身長は160センチほどの普通体型で、ごく普通の女子大生だ。
実家住みで、電車で30分かけて、平日は毎日大学に通っている。
親友のサオリは高校からの友人で、同じく実家暮らし。
同じ大学の別の学部に通っているが、お互いに3年生まではフル単位を目指しているので、割と登校日がかぶっている。
なので授業の時間が被った日は一緒に登校したり、一緒に学食でランチを取ったりしている。
今もランチ中だ。
サオリは私がゲームにハマっていること、さらに推しのプロ選手がいることも知っている。
さらに、ゲームプレイや推しの動画配信視聴が原因で、寝不足の日があることも認識してくれている。
「ゲームもいいけど、もう少しで前期末のテストだよ。せっかくいい成績残せてるんだから、今回も頑張らなきゃ!」
とサオリに言われてしまった。
2人とも実家住みでアルバイトも周りに比べると少ない。
さらに、授業は真面目に受けているし、課題もしっかりしている。
そのため、2人とも今まで好成績を残せているのだ。
このことから2人は「卒業までこのまま成績キープし続けよう」という小さな目標を立てている。

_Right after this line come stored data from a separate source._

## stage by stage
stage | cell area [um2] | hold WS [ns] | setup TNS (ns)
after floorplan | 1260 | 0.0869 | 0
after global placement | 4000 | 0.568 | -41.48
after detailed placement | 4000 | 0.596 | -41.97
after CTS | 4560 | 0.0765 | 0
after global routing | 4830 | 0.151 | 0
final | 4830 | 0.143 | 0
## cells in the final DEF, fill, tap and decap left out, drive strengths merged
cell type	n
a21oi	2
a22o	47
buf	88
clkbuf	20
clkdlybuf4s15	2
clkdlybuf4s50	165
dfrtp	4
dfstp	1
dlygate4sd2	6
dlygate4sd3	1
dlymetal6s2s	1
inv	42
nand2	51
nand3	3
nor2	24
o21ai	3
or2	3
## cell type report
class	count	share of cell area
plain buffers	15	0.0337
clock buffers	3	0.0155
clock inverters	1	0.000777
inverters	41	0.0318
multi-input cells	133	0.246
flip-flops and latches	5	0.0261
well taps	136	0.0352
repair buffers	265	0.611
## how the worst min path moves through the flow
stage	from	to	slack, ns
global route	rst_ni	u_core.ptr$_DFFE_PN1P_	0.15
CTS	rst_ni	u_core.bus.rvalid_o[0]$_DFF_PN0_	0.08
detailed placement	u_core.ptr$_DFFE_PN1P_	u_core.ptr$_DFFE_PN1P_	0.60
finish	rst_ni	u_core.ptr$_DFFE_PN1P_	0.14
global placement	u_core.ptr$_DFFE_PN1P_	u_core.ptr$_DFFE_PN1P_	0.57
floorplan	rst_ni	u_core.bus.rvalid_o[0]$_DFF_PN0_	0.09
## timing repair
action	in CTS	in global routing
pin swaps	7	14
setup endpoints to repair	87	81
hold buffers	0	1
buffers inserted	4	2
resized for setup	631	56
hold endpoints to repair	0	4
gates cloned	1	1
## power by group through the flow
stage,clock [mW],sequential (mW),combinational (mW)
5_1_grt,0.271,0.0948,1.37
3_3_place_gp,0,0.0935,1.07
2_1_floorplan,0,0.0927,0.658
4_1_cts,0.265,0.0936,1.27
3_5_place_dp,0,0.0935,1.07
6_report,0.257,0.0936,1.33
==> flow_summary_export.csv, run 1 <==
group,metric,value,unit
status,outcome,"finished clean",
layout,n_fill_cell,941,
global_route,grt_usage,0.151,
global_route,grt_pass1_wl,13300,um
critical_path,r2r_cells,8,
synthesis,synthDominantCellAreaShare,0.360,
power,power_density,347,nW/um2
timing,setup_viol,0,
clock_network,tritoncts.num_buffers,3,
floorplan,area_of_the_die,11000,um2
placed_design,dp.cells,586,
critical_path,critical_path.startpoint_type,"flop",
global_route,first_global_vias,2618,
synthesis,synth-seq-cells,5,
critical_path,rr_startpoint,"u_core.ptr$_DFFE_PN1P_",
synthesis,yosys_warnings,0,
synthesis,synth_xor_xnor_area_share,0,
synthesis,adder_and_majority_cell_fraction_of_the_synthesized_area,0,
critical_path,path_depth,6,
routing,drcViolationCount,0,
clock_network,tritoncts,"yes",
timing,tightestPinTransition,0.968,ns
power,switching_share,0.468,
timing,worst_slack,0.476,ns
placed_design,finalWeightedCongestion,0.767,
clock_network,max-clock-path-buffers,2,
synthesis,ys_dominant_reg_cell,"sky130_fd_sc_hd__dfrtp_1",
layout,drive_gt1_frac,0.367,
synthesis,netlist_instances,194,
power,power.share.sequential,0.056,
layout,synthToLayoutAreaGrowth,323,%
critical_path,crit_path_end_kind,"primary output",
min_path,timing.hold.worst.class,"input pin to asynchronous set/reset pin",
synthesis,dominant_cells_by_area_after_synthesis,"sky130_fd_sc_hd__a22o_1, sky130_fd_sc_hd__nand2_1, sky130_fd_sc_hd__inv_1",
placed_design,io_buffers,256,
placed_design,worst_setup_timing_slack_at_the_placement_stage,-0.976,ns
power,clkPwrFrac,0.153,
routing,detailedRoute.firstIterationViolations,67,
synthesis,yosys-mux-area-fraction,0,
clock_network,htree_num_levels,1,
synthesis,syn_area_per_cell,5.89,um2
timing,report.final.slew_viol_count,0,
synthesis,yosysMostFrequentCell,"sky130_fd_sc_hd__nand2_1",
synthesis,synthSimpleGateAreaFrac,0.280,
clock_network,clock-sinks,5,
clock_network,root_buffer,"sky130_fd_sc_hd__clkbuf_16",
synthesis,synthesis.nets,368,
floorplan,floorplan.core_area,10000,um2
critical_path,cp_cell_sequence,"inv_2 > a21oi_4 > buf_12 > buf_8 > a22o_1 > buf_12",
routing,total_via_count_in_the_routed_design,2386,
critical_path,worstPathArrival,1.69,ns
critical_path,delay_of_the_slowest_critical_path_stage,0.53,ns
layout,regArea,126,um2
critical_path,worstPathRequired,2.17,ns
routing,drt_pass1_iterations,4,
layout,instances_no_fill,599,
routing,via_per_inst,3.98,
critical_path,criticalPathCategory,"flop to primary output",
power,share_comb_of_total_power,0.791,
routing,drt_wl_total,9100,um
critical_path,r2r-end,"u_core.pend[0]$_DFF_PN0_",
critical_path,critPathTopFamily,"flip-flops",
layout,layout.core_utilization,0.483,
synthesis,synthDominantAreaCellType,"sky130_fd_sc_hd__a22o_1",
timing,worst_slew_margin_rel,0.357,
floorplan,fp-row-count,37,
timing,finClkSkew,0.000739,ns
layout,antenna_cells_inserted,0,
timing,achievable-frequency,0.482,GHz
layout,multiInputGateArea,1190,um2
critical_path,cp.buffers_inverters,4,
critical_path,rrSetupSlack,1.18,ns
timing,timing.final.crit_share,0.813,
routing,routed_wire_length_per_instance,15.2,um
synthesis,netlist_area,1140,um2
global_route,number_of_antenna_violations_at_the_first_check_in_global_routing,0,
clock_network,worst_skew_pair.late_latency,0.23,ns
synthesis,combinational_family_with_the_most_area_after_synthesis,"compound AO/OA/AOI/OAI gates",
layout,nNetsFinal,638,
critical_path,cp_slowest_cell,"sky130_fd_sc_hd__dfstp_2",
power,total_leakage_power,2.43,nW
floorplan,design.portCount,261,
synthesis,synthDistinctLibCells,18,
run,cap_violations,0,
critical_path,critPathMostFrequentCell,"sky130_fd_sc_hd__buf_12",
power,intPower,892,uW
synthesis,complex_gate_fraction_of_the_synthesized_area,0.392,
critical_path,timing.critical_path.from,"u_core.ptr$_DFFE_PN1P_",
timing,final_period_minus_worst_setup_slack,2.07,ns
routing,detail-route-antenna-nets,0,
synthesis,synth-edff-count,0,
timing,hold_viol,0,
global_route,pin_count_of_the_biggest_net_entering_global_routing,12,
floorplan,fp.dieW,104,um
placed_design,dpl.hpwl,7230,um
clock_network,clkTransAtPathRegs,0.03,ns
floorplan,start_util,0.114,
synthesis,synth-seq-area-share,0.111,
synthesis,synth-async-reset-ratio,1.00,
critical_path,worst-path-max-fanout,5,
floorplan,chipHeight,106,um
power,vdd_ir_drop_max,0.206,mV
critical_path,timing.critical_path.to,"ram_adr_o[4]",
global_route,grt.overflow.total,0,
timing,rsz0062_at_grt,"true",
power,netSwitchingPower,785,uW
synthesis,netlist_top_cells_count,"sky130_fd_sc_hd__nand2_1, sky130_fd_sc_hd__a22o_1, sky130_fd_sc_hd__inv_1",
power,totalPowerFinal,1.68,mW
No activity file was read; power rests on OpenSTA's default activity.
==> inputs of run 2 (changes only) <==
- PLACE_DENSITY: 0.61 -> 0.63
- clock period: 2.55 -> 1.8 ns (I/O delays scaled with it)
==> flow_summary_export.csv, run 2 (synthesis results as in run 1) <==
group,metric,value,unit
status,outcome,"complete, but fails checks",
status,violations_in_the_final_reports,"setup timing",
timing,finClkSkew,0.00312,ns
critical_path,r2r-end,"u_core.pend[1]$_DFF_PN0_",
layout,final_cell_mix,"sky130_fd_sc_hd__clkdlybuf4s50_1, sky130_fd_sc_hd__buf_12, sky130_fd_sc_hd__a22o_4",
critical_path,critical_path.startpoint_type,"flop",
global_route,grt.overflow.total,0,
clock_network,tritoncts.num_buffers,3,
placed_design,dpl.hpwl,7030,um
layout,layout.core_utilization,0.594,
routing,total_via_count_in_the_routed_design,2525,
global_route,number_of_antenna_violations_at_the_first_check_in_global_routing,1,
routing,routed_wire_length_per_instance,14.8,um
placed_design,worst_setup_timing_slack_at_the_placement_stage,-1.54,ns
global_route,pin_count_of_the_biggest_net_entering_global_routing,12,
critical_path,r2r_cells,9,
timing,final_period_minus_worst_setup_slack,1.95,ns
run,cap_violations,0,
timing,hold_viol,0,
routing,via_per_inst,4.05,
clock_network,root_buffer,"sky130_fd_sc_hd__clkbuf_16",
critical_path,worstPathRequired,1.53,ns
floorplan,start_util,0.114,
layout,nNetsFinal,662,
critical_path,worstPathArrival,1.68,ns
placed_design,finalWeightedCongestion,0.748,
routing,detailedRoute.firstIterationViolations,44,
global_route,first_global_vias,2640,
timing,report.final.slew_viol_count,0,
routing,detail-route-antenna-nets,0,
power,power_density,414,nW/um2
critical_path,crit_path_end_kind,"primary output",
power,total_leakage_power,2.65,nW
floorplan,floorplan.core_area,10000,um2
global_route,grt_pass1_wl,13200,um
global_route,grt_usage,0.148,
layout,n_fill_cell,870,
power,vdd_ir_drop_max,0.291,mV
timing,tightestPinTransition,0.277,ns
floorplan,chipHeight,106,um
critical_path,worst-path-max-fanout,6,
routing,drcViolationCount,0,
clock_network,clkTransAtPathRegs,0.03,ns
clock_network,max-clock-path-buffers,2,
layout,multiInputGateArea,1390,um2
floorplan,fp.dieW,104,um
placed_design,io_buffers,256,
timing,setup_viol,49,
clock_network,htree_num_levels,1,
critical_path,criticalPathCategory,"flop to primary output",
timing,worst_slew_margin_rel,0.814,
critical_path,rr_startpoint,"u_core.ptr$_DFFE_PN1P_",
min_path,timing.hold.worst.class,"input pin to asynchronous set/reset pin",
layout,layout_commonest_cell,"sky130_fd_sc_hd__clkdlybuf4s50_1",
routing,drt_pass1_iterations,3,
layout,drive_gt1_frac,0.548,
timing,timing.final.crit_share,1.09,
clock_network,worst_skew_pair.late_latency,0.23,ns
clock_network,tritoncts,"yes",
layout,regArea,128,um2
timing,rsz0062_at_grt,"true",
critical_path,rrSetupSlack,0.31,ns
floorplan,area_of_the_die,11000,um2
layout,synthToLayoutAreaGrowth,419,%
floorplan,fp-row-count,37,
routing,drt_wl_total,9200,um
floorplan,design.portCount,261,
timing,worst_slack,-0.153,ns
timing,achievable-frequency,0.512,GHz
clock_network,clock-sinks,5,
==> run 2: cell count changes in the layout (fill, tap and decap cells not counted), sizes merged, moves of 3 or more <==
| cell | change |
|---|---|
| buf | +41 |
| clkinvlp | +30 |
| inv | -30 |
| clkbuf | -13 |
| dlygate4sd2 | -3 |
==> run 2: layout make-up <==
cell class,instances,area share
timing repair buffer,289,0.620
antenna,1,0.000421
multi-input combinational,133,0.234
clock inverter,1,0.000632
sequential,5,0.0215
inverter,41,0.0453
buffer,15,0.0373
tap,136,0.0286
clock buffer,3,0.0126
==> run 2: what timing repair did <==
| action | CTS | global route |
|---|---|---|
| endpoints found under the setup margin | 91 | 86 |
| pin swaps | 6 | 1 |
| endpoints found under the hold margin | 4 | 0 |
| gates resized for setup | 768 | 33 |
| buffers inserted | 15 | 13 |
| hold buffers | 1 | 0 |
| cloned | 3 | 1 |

「わかってるよー。テスト終わったら夏休みだし、頑張らなきゃ」
と私。
今年の夏休みは何しようか、そろそろ決めてもいいかもね。
「ミカ、私次の授業の教室、食堂から遠いから早めに向かいたいな」
「あ!私もB棟だから一緒に行く!
残りのサンドイッチすぐ食べるからもうちょっと待って」
昼ごはん中だった私は、急いで残りのサンドイッチを頬張る。
そんな風に会話をしながら、私たちは次の授業に向けて準備を始めた。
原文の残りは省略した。